Top of SOURCE DATA

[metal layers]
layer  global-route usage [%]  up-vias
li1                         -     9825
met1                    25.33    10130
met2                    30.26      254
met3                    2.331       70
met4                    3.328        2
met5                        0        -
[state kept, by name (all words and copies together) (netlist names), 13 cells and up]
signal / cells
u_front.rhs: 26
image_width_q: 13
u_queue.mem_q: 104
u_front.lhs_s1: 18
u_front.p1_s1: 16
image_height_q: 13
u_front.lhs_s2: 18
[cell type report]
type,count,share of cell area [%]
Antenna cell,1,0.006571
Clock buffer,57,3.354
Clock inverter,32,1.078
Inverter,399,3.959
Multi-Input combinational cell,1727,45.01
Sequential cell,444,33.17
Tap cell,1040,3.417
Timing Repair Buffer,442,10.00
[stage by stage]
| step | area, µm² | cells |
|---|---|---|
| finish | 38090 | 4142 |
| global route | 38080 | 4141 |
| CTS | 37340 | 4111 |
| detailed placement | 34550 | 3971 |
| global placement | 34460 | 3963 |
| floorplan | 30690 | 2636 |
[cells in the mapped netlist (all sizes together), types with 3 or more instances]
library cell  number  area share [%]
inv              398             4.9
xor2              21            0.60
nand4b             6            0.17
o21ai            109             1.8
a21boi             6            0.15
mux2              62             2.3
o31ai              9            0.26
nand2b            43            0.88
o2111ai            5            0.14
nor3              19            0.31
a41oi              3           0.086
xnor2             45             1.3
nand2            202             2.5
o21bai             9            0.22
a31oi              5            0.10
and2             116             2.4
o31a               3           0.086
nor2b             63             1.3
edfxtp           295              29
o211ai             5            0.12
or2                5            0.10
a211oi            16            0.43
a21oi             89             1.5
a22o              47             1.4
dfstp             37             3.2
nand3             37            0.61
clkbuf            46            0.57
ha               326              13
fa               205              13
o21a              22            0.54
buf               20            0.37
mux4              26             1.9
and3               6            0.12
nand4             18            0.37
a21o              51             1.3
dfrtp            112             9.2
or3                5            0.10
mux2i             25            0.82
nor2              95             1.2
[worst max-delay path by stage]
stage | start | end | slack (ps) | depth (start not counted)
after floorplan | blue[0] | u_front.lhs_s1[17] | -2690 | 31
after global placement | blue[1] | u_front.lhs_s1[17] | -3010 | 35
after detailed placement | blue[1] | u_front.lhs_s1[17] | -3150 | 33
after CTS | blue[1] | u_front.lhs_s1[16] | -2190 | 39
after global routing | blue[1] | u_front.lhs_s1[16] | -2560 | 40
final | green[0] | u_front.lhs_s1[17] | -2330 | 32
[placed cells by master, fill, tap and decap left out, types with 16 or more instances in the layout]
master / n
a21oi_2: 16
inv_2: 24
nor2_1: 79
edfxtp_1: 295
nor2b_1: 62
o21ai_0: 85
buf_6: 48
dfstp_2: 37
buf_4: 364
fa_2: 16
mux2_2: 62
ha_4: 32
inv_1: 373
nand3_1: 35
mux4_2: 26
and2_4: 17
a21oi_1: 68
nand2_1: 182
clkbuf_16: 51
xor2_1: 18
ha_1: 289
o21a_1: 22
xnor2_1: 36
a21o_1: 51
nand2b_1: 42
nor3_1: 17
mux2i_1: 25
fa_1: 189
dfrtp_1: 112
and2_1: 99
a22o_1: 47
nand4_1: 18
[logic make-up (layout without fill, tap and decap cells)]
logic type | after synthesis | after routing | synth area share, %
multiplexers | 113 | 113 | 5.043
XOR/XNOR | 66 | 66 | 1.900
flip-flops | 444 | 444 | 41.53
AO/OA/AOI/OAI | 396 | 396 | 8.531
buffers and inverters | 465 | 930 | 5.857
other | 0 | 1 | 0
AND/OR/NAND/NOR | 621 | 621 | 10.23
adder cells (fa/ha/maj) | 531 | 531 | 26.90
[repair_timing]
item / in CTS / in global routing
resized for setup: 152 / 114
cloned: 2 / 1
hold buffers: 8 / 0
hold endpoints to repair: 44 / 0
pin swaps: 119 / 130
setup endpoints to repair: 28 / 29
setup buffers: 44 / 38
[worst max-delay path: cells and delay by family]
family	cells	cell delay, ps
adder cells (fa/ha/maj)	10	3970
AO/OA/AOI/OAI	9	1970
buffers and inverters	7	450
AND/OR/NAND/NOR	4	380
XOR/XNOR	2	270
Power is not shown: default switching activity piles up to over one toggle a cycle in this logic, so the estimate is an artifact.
<file path="src/hdl/msim_pkg.sv">
package msim_pkg;

  localparam int unsigned FRAC_BITS      = 16;
  localparam int unsigned SCORE_W        = FRAC_BITS + 1;
  localparam int unsigned TOTAL_W        = 8;
  localparam int unsigned BIN_W          = 5;
  localparam int unsigned DEF_SKETCH_LEN = 128;
  localparam int unsigned STEP_W         = $clog2(SCORE_W);

  localparam logic [BIN_W-1:0]   EMPTY_CODE = '1;
  localparam logic [SCORE_W-1:0] SCORE_ONE  = SCORE_W'(1) << FRAC_BITS;

  typedef enum logic [1:0] {
    ST_RUN,
    ST_DIV,
    ST_DONE
  } msim_state_e;

  typedef struct packed {
    logic count;
    logic start;
    logic div_step;
    logic load_out;
  } msim_cmd_t;

  typedef struct packed {
    logic out_free;
  } msim_sts_t;

endpackage

</file>
<file path="src/hdl/minhash_sketch_similarity.sv">
// channel  | handshake              | payload
// in       | in_valid_i/in_ready_o   | bin_a_i, bin_b_i, last_bin_i
// out      | out_valid_o/out_ready_i | score_q16_o, match_total_o, compared_total_o, overrun_o
// cfg      | cfg_we_i                | cfg_wdata_i
//
// one bin pair per cycle while a sketch streams in
// after the last pair, input stalls while the restoring divider forms
// one quotient bit per cycle
// the result sits in an output register; a stalled output holds the block
// in its final state until the waiting result is taken
// reset clears the counters, the mode register and the output valid
module minhash_sketch_similarity #(
  parameter int unsigned SKETCH_LEN = msim_pkg::DEF_SKETCH_LEN
) (
  input  logic                              clk_i,
  input  logic                              rst_ni,
  input  logic                              cfg_we_i,
  input  logic                              cfg_wdata_i,
  input  logic                              in_valid_i,
  output logic                              in_ready_o,
  input  logic signed [msim_pkg::BIN_W-1:0] bin_a_i,
  input  logic signed [msim_pkg::BIN_W-1:0] bin_b_i,
  input  logic                              last_bin_i,
  output logic                              out_valid_o,
  input  logic                              out_ready_i,
  output logic [msim_pkg::SCORE_W-1:0]      score_q16_o,
  output logic [msim_pkg::TOTAL_W-1:0]      match_total_o,
  output logic [msim_pkg::TOTAL_W-1:0]      compared_total_o,
  output logic                              overrun_o
);
  import msim_pkg::*;

  msim_cmd_t cmd;
  msim_sts_t sts;

  msim_ctrl u_ctrl (
    .clk_i      (clk_i),
    .rst_ni     (rst_ni),
    .in_valid_i (in_valid_i),
    .last_bin_i (last_bin_i),
    .sts_i      (sts),
    .cmd_o      (cmd),
    .in_ready_o (in_ready_o)
  );

  msim_dpath #(
    .SKETCH_LEN (SKETCH_LEN)
  ) u_dpath (
    .clk_i            (clk_i),
    .rst_ni           (rst_ni),
    .cmd_i            (cmd),
    .sts_o            (sts),
    .cfg_we_i         (cfg_we_i),
    .cfg_wdata_i      (cfg_wdata_i),
    .bin_a_i          (bin_a_i),
    .bin_b_i          (bin_b_i),
    .out_ready_i      (out_ready_i),
    .out_valid_o      (out_valid_o),
    .score_q16_o      (score_q16_o),
    .match_total_o    (match_total_o),
    .compared_total_o (compared_total_o),
    .overrun_o        (overrun_o)
  );

endmodule

</file>
<file path="src/hdl/msim_ctrl.sv">
module msim_ctrl (
  input  logic               clk_i,
  input  logic               rst_ni,
  input  logic               in_valid_i,
  input  logic               last_bin_i,
  input  msim_pkg::msim_sts_t sts_i,
  output msim_pkg::msim_cmd_t cmd_o,
  output logic               in_ready_o
);
  import msim_pkg::*;

  msim_state_e       state_q, state_d;
  logic [STEP_W-1:0] step_q, step_d;
  logic              last_step;

  assign last_step = (step_q == STEP_W'(SCORE_W - 1));

  always_ff @(posedge clk_i or negedge rst_ni) begin
    if (!rst_ni) begin
      state_q <= ST_RUN;
      step_q  <= '0;
    end else begin
      state_q <= state_d;
      step_q  <= step_d;
    end
  end

  // next state
  always_comb begin
    state_d = state_q;
    step_d  = step_q;
    case (state_q)
      ST_RUN: begin
        step_d = '0;
        if (in_valid_i && last_bin_i) begin
          state_d = ST_DIV;
        end
      end
      ST_DIV: begin
        step_d = step_q + STEP_W'(1);
        if (last_step) begin
          state_d = ST_DONE;
        end
      end
      ST_DONE: begin
        if (sts_i.out_free) begin
          state_d = ST_RUN;
        end
      end
      default: begin
        state_d = ST_RUN;
      end
    endcase
  end

  // outputs
  always_comb begin
    in_ready_o     = 1'b0;
    cmd_o          = '0;
    case (state_q)
      ST_RUN: begin
        in_ready_o  = 1'b1;
        cmd_o.count = in_valid_i;
        cmd_o.start = in_valid_i && last_bin_i;
      end
      ST_DIV: begin
        cmd_o.div_step = 1'b1;
      end
      ST_DONE: begin
        cmd_o.load_out = sts_i.out_free;
      end
      default: begin
        in_ready_o = 1'b0;
      end
    endcase
  end

endmodule

</file>
<file path="src/hdl/msim_dpath.sv">
module msim_dpath #(
  parameter int unsigned SKETCH_LEN = msim_pkg::DEF_SKETCH_LEN
) (
  input  logic                          clk_i,
  input  logic                          rst_ni,
  input  msim_pkg::msim_cmd_t           cmd_i,
  output msim_pkg::msim_sts_t           sts_o,
  input  logic                          cfg_we_i,
  input  logic                          cfg_wdata_i,
  input  logic signed [msim_pkg::BIN_W-1:0] bin_a_i,
  input  logic signed [msim_pkg::BIN_W-1:0] bin_b_i,
  input  logic                          out_ready_i,
  output logic                          out_valid_o,
  output logic [msim_pkg::SCORE_W-1:0]  score_q16_o,
  output logic [msim_pkg::TOTAL_W-1:0]  match_total_o,
  output logic [msim_pkg::TOTAL_W-1:0]  compared_total_o,
  output logic                          overrun_o
);
  import msim_pkg::*;

  localparam int unsigned CNT_W = $clog2(SKETCH_LEN + 1);

  logic             dist_q;
  logic [CNT_W-1:0] match_q, match_d;
  logic [CNT_W-1:0] empty_q, empty_d;
  logic [CNT_W-1:0] bins_q, bins_d;
  logic             ovf_q, ovf_d;

  logic             a_empty, b_empty, in_range, is_match, is_empty;
  logic [CNT_W-1:0] match_nx, empty_nx, bins_nx, den_nx;
  logic             ovf_nx;

  logic [CNT_W:0]   rem_q;
  logic [CNT_W-1:0] den_q;
  logic [SCORE_W-1:0] quot_q;
  logic             ovf_div_q;
  logic             qbit;
  logic [CNT_W:0]   rem_sub;

  logic [SCORE_W-1:0] sim, score;
  logic [CNT_W+TOTAL_W-1:0] den_ext;

  logic [CNT_W-1:0] match_div_q;
  logic [CNT_W+TOTAL_W-1:0] match_tot_ext;

  logic               out_valid_q;
  logic [SCORE_W-1:0] score_q;
  logic [TOTAL_W-1:0] match_out_q, cmp_out_q;
  logic               ovf_out_q;

  assign a_empty  = ($unsigned(bin_a_i) == EMPTY_CODE);
  assign b_empty  = ($unsigned(bin_b_i) == EMPTY_CODE);
  assign in_range = (bins_q < CNT_W'(SKETCH_LEN));
  assign is_match = !a_empty && !b_empty && (bin_a_i == bin_b_i);
  assign is_empty = a_empty && b_empty;

  assign match_nx = match_q + CNT_W'(in_range && is_match);
  assign empty_nx = empty_q + CNT_W'(in_range && is_empty);
  assign bins_nx  = bins_q + CNT_W'(in_range);
  assign ovf_nx   = ovf_q || !in_range;
  assign den_nx   = bins_nx - empty_nx;

  always_comb begin
    match_d = match_q;
    empty_d = empty_q;
    bins_d  = bins_q;
    ovf_d   = ovf_q;
    if (cmd_i.start) begin
      match_d = '0;
      empty_d = '0;
      bins_d  = '0;
      ovf_d   = 1'b0;
    end else if (cmd_i.count) begin
      match_d = match_nx;
      empty_d = empty_nx;
      bins_d  = bins_nx;
      ovf_d   = ovf_nx;
    end
  end

  always_ff @(posedge clk_i or negedge rst_ni) begin
    if (!rst_ni) begin
      dist_q      <= 1'b0;
      match_q     <= '0;
      empty_q     <= '0;
      bins_q      <= '0;
      ovf_q       <= 1'b0;
      out_valid_q <= 1'b0;
    end else begin
      if (cfg_we_i) begin
        dist_q <= cfg_wdata_i;
      end
      match_q <= match_d;
      empty_q <= empty_d;
      bins_q  <= bins_d;
      ovf_q   <= ovf_d;
      if (cmd_i.load_out) begin
        out_valid_q <= 1'b1;
      end else if (out_ready_i) begin
        out_valid_q <= 1'b0;
      end
    end
  end

  // restoring division, one quotient bit per step
  assign qbit    = (rem_q >= {1'b0, den_q});
  assign rem_sub = rem_q - (qbit ? {1'b0, den_q} : '0);

  always_ff @(posedge clk_i) begin
    if (cmd_i.start) begin
      rem_q     <= {1'b0, match_nx};
      den_q     <= den_nx;
      quot_q    <= '0;
      ovf_div_q <= ovf_nx;
    end else if (cmd_i.div_step) begin
      rem_q  <= {rem_sub[CNT_W-1:0], 1'b0};
      quot_q <= {quot_q[SCORE_W-2:0], qbit};
    end
  end

  assign sim   = (den_q == '0) ? '0 : quot_q;
  assign score = dist_q ? (SCORE_ONE - sim) : sim;

  assign den_ext   = {{TOTAL_W{1'b0}}, den_q};

  // after the last step the remainder holds no count, so the match total is kept separately
  always_ff @(posedge clk_i) begin
    if (cmd_i.start) begin
      match_div_q <= match_nx;
    end
  end

  assign match_tot_ext = {{TOTAL_W{1'b0}}, match_div_q};

  always_ff @(posedge clk_i) begin
    if (cmd_i.load_out) begin
      score_q     <= score;
      match_out_q <= match_tot_ext[TOTAL_W-1:0];
      cmp_out_q   <= den_ext[TOTAL_W-1:0];
      ovf_out_q   <= ovf_div_q;
    end
  end

  assign sts_o.out_free  = !out_valid_q || out_ready_i;
  assign out_valid_o      = out_valid_q;
  assign score_q16_o      = score_q;
  assign match_total_o    = match_out_q;
  assign compared_total_o = cmp_out_q;
  assign overrun_o        = ovf_out_q;

endmodule

</file>
<file path="config.mk">
export PLATFORM = sky130hd
export DESIGN_NAME = minhash_sketch_similarity
export DESIGN_NICKNAME = d
export VERILOG_FILES = /design/src/hdl/msim_pkg.sv /design/src/hdl/minhash_sketch_similarity.sv /design/src/hdl/msim_ctrl.sv /design/src/hdl/msim_dpath.sv
export SDC_FILE = /design/constraint.sdc
export NUM_CORES = 1
export LEC_CHECK = 0
export BUFFER_PORTS_ARGS = -buffer_cell sky130_fd_sc_hd__buf_2
export CORE_ASPECT_RATIO = 1.1
export CORE_MARGIN = 1
export CORE_UTILIZATION = 50
export DETAILED_ROUTE_END_ITERATION = 8
export PLACE_DENSITY_LB_ADDON = 0.08
export REMOVE_ABC_BUFFERS = 1
export SYNTH_ARGS = -nofsm -noshare
export SYNTH_HDL_FRONTEND = slang
export SYNTH_SLANG_ARGS = --single-unit
</file>
<file path="constraint.sdc">
create_clock -name clk_i -period 6.7 [get_ports clk_i]
set_input_delay 0 -clock clk_i [delete_from_list [all_inputs] [get_ports clk_i]]
set_output_delay 0 -clock clk_i [all_outputs]
set_load 0.005 [all_outputs]
</file>
==> qor.csv <==
metric;value;unit
outcome;finished clean;
final.fill_count;908;
topRoutingLayerUsed;met4;
route.antenna.remaining_nets;0;
setup.worst_path.class;flip-flop to flip-flop;
grt_total_usage;20.5;%
post_cts_repair_resize_count;0;
wirelength;10600;um
routed-wl-met3;316;um
pin_count;53;
slew-limit-headroom;30.3;%
power_density;381;nW/um2
slowest_cell_on_the_critical_path;o31ai_1;
cp.buffers_inverters;1;
setup_total_negative_slack;0;ns
post-dp-hpwl;7690;um
diodes;0;
met1_length;5220;um
tightestPinTransition;1.04;ns
synth_top_flop_cell;edfxtp_1;
port_buffers;52;
worstPathCellList;inv_1, ha_1, nand3_1, o31ai_1, and2_1, ha_1, fa_1, nor2b_1, o21ai_0, nand2b_1, a21oi_1, nor3b_1, o31ai_1;
antenna_found_initial;0;
clock_tree_from_tritoncts;built;
path_clk_slew;0.07;ns
cellLeakagePower;0.00269;uW
worst_skew;0.0111;ns
cp_data_required_time;6.79;ns
cts_sinks;111;
post_cts_buffers;0;
yosysTopAreaCell;edfxtp_1;
yosys-top-cells-count;nand2_1 (62), edfxtp_1 (59), nor2_1 (35), dfrtp_1 (34), ha_1 (31);
detailroute.wirelength.met2;5010;um
detail_route.iter0.violations;139;
startpoint_type;flip-flop;
yosys_warnings;0;
yosys_register_bits;111;
cts_hold_buffers;4;
timing.rr.start;u_dpath.den_q[7];
worstRegToRegCells;13;
layout.nets;610;
overflow;0;
hp_class;input pin to flip-flop;
drive_gt1_share;14.2;%
yosys.cell_count.top_type;nand2_1;
detailedRoute.firstPassIterationCount;4;
final_max_slew_viol_count;0;
dr_wl_cell;15.0;um
cts-buffers-inserted;9;
synth_cell_type_count;47;
remaining_drc_errors;0;
h_tree_levels;3;
yosysSeqAreaShare;54.2;%
regToRegSetupSlack;3.17;ns
routed-via-count;3816;
core-area;10500;um2
max_cap_violations;0;
largest_incremental_delay_on_the_critical_path;0.89;ns
layout-area-overhead-vs-synth;12.9;%
finalCritPeriodShare;52.7;%
gp_congestion;0.808;
floorplan.die_area;11400;um2
synth_edf_count;59;
worstHoldStart;last_bin_i;
critPathTopFamily;compound AO/OA/AOI/OAI gates;
rsz0062_at_grt;no;
syn-instance-count;505;
irDropWorstVdd;0.154;mV
chipWidth;102;um
netlist_top_cells_area;edfxtp_1 (32%), dfrtp_1 (15%), ha_1 (7.0%);
timing.critical_path.arrival;3.62;ns
r2r-end;u_dpath.rem_q[7];
fmax;283;MHz
global_route_wire_length_before_repair;18200;um
setup_viol;0;
final-hold-violation-count;0;
syn_avg_cell_area;10.9;um2
drt-vias-per-instance;5.39;
die_height;112;um
grt_start_max_net_pins;35;
cts.path.max_buffers;2;
holdPathStages;2;
ctsRootBufferMaster;clkbuf_16;
hold_path_end;u_dpath.bins_q[1];
rows;39;
seqCellArea;2980;um2
clk-insertion-delay-late;0.34;ns
timing.critical_path.fanout_max;9;
multiInputGateArea;2370;um2
post-synth-top-area-fraction;32.2;%
critical_path.endpoint_type;flip-flop;
mappedNetlistArea;5500;um2
grt_pass1_vias;3739;
fin_crit;3.53;ns
finalCoreUtilization;59.0;%
initial_core_utilization;52.2;%
synth_async_sr_flop_share;30.6;%
File: config.mk
export PLATFORM = sky130hd
export DESIGN_NAME = ppcm_div
export DESIGN_NICKNAME = d
export VERILOG_FILES = /design/src/rtl/core/projective_pixel_coordinate_map_top_assert.svh /design/src/rtl/core/ppcm_pkg.sv /design/src/rtl/core/ppcm_div.sv
export SDC_FILE = /design/constraint.sdc
export NUM_CORES = 2
export LEC_CHECK = 0
export BUFFER_PORTS_ARGS = -buffer_cell sky130_fd_sc_hd__buf_4
export CORE_MARGIN = 10
export CORE_UTILIZATION = 30
export CTS_BUF_LIST = sky130_fd_sc_hd__clkbuf_4 sky130_fd_sc_hd__clkbuf_8
export CTS_CLUSTER_SIZE = 24
export DETAILED_ROUTE_END_ITERATION = 8
export HOLD_SLACK_MARGIN = 0.02
export SYNTH_ARGS = -nofsm -noshare
export SYNTH_HDL_FRONTEND = slang
export SYNTH_SLANG_ARGS = --single-unit
File: constraint.sdc
create_clock -name clk -period 5.3 [get_ports clk]
set_clock_uncertainty 0.2 [all_clocks]
set_input_delay 0.265 -clock clk [delete_from_list [all_inputs] [get_ports clk]]
set_output_delay 0.265 -clock clk [all_outputs]
set_load 0.05 [all_outputs]
==> src/hw/rtl/h264_nal_pkg.sv <==
// Package for the Annex B NAL splitter: command codes, byte constants and the
// result and group word types shared by the front, the queue and the back end.
// No dependencies.
package h264_nal_pkg;

  typedef enum logic {
    CMD_DATA  = 1'b0,
    CMD_FLUSH = 1'b1
  } cmd_e;

  localparam logic [7:0] START_BYTE    = 8'h01;
  localparam logic [7:0] EPB_BYTE      = 8'h03;
  localparam logic [7:0] NAL_TYPE_MASK = 8'h1f;
  localparam logic [1:0] ZERO_RUN_MAX  = 2'd3;
  localparam int unsigned GRP_SLOTS    = 3;
  localparam int unsigned QUEUE_DEPTH  = 4;

  typedef struct packed {
    logic [7:0] out_byte;
    logic [4:0] nal_type;
    logic       first_of_nal;
    logic       last_of_nal;
  } res_t;

  typedef struct packed {
    logic [1:0]                 cnt;
    res_t [GRP_SLOTS-1:0]       res;
  } grp_t;

endpackage

==> src/hw/rtl/h264_nal_front.sv <==
// Front end of the NAL splitter: parses one stream byte per accepted word and
// builds a group of up to three result words. Depends on h264_nal_pkg.
module h264_nal_front (
  input  logic                clk_i,
  input  logic                rst_ni,
  input  logic                take_i,
  input  logic                cmd_i,
  input  logic [7:0]          in_byte_i,
  output logic                grp_valid_o,
  output h264_nal_pkg::grp_t  grp_o
);
  import h264_nal_pkg::*;

  logic [7:0] held_byte_q, held_byte_d;
  logic       held_valid_q, held_valid_d;
  logic       held_hdr_q, held_hdr_d;
  logic [1:0] zero_run_q, zero_run_d;
  logic       inside_q, inside_d;
  logic       exp_hdr_q, exp_hdr_d;
  logic [4:0] cur_type_q, cur_type_d;

  grp_t       grp_d;
  logic [1:0] zr_inc;
  logic [1:0] nz;
  logic       keep;
  logic [2:0] push_v;
  logic [7:0] push_b [GRP_SLOTS];

  always_comb begin
    held_byte_d  = held_byte_q;
    held_valid_d = held_valid_q;
    held_hdr_d   = held_hdr_q;
    zero_run_d   = zero_run_q;
    inside_d     = inside_q;
    exp_hdr_d    = exp_hdr_q;
    cur_type_d   = cur_type_q;
    grp_d        = '0;
    zr_inc       = (zero_run_q == ZERO_RUN_MAX) ? ZERO_RUN_MAX : zero_run_q + 2'd1;
    nz           = (zero_run_q >= 2'd2) ? 2'd2 : zero_run_q;
    keep         = !((in_byte_i == EPB_BYTE) && (zero_run_q == 2'd2));
    push_v       = '0;
    for (int k = 0; k < GRP_SLOTS; k++) begin
      push_b[k] = '0;
    end

    if (cmd_i == CMD_FLUSH) begin
      if (inside_q && held_valid_q) begin
        grp_d.res[0] = '{held_byte_q, cur_type_q, held_hdr_q, 1'b1};
        grp_d.cnt    = 2'd1;
      end
      held_byte_d  = '0;
      held_valid_d = 1'b0;
      held_hdr_d   = 1'b0;
      zero_run_d   = '0;
      inside_d     = 1'b0;
      exp_hdr_d    = 1'b0;
      cur_type_d   = '0;
    end else if (in_byte_i == 8'h00) begin
      zero_run_d = zr_inc;
      if (inside_q && (zr_inc == ZERO_RUN_MAX)) begin
        if (held_valid_q) begin
          grp_d.res[0] = '{held_byte_q, cur_type_q, held_hdr_q, 1'b1};
          grp_d.cnt    = 2'd1;
        end
        held_valid_d = 1'b0;
        held_hdr_d   = 1'b0;
        inside_d     = 1'b0;
        exp_hdr_d    = 1'b0;
      end
    end else if ((in_byte_i == START_BYTE) && (zero_run_q >= 2'd2)) begin
      if (inside_q) begin
        if (held_valid_q) begin
          grp_d.res[0] = '{held_byte_q, cur_type_q, held_hdr_q, 1'b1};
          grp_d.cnt    = 2'd1;
        end
        held_valid_d = 1'b0;
        held_hdr_d   = 1'b0;
      end
      inside_d   = 1'b1;
      exp_hdr_d  = 1'b1;
      zero_run_d = '0;
    end else if (!inside_q) begin
      zero_run_d = '0;
    end else begin
      push_v[0] = (nz != 2'd0);
      push_v[1] = (nz == 2'd2);
      push_v[2] = keep;
      push_b[2] = in_byte_i;
      for (int k = 0; k < GRP_SLOTS; k++) begin
        if (push_v[k]) begin
          if (held_valid_d) begin
            grp_d.res[grp_d.cnt] = '{held_byte_d, cur_type_d, held_hdr_d, 1'b0};
            grp_d.cnt            = grp_d.cnt + 2'd1;
          end
          held_byte_d  = push_b[k];
          held_valid_d = 1'b1;
          held_hdr_d   = exp_hdr_d;
          if (exp_hdr_d) begin
            cur_type_d = push_b[k][4:0] & NAL_TYPE_MASK[4:0];
            exp_hdr_d  = 1'b0;
          end
        end
      end
      zero_run_d = '0;
    end
  end

  assign grp_valid_o = take_i && (grp_d.cnt != 2'd0);
  assign grp_o       = grp_d;

  always_ff @(posedge clk_i or negedge rst_ni) begin
    if (!rst_ni) begin
      held_byte_q  <= '0;
      held_valid_q <= 1'b0;
      held_hdr_q   <= 1'b0;
      zero_run_q   <= '0;
      inside_q     <= 1'b0;
      exp_hdr_q    <= 1'b0;
      cur_type_q   <= '0;
    end else if (take_i) begin
      held_byte_q  <= held_byte_d;
      held_valid_q <= held_valid_d;
      held_hdr_q   <= held_hdr_d;
      zero_run_q   <= zero_run_d;
      inside_q     <= inside_d;
      exp_hdr_q    <= exp_hdr_d;
      cur_type_q   <= cur_type_d;
    end
  end

endmodule

==> src/hw/rtl/h264_nal_queue.sv <==
// Short register queue of result groups between the front and the back end.
// Depends on h264_nal_pkg.
module h264_nal_queue #(
  parameter int unsigned Depth = h264_nal_pkg::QUEUE_DEPTH
) (
  input  logic                clk_i,
  input  logic                rst_ni,
  input  logic                push_i,
  input  h264_nal_pkg::grp_t  push_data_i,
  output logic                full_o,
  input  logic                pop_i,
  output logic                pop_valid_o,
  output h264_nal_pkg::grp_t  pop_data_o
);
  import h264_nal_pkg::*;

  localparam int unsigned PtrW = (Depth > 1) ? $clog2(Depth) : 1;
  localparam int unsigned CntW = $clog2(Depth + 1);

  grp_t            mem_q [Depth];
  logic [PtrW-1:0] wr_ptr_q, wr_ptr_d;
  logic [PtrW-1:0] rd_ptr_q, rd_ptr_d;
  logic [CntW-1:0] count_q, count_d;
  logic            do_push, do_pop;

  assign full_o      = (count_q == CntW'(Depth));
  assign pop_valid_o = (count_q != '0);
  assign pop_data_o  = mem_q[rd_ptr_q];
  assign do_push     = push_i && !full_o;
  assign do_pop      = pop_i && pop_valid_o;

  always_comb begin
    wr_ptr_d = wr_ptr_q;
    rd_ptr_d = rd_ptr_q;
    count_d  = count_q;
    if (do_push) begin
      wr_ptr_d = (wr_ptr_q == PtrW'(Depth - 1)) ? '0 : wr_ptr_q + PtrW'(1);
    end
    if (do_pop) begin
      rd_ptr_d = (rd_ptr_q == PtrW'(Depth - 1)) ? '0 : rd_ptr_q + PtrW'(1);
    end
    if (do_push && !do_pop) begin
      count_d = count_q + CntW'(1);
    end else if (do_pop && !do_push) begin
      count_d = count_q - CntW'(1);
    end
  end

  always_ff @(posedge clk_i) begin
    if (do_push) begin
      mem_q[wr_ptr_q] <= push_data_i;
    end
  end

  always_ff @(posedge clk_i or negedge rst_ni) begin
    if (!rst_ni) begin
      wr_ptr_q <= '0;
      rd_ptr_q <= '0;
      count_q  <= '0;
    end else begin
      wr_ptr_q <= wr_ptr_d;
      rd_ptr_q <= rd_ptr_d;
      count_q  <= count_d;
    end
  end

endmodule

Bottom of SOURCE DATA

▶ WHAT IS BEING ASKED:
All lines of the records above that contain the word "blue" are to be copied out.

▶ WRITTEN REPLY:
after floorplan | blue[0] | u_front.lhs_s1[17] | -2690 | 31
after global placement | blue[1] | u_front.lhs_s1[17] | -3010 | 35
after detailed placement | blue[1] | u_front.lhs_s1[17] | -3150 | 33
after CTS | blue[1] | u_front.lhs_s1[16] | -2190 | 39
after global routing | blue[1] | u_front.lhs_s1[16] | -2560 | 40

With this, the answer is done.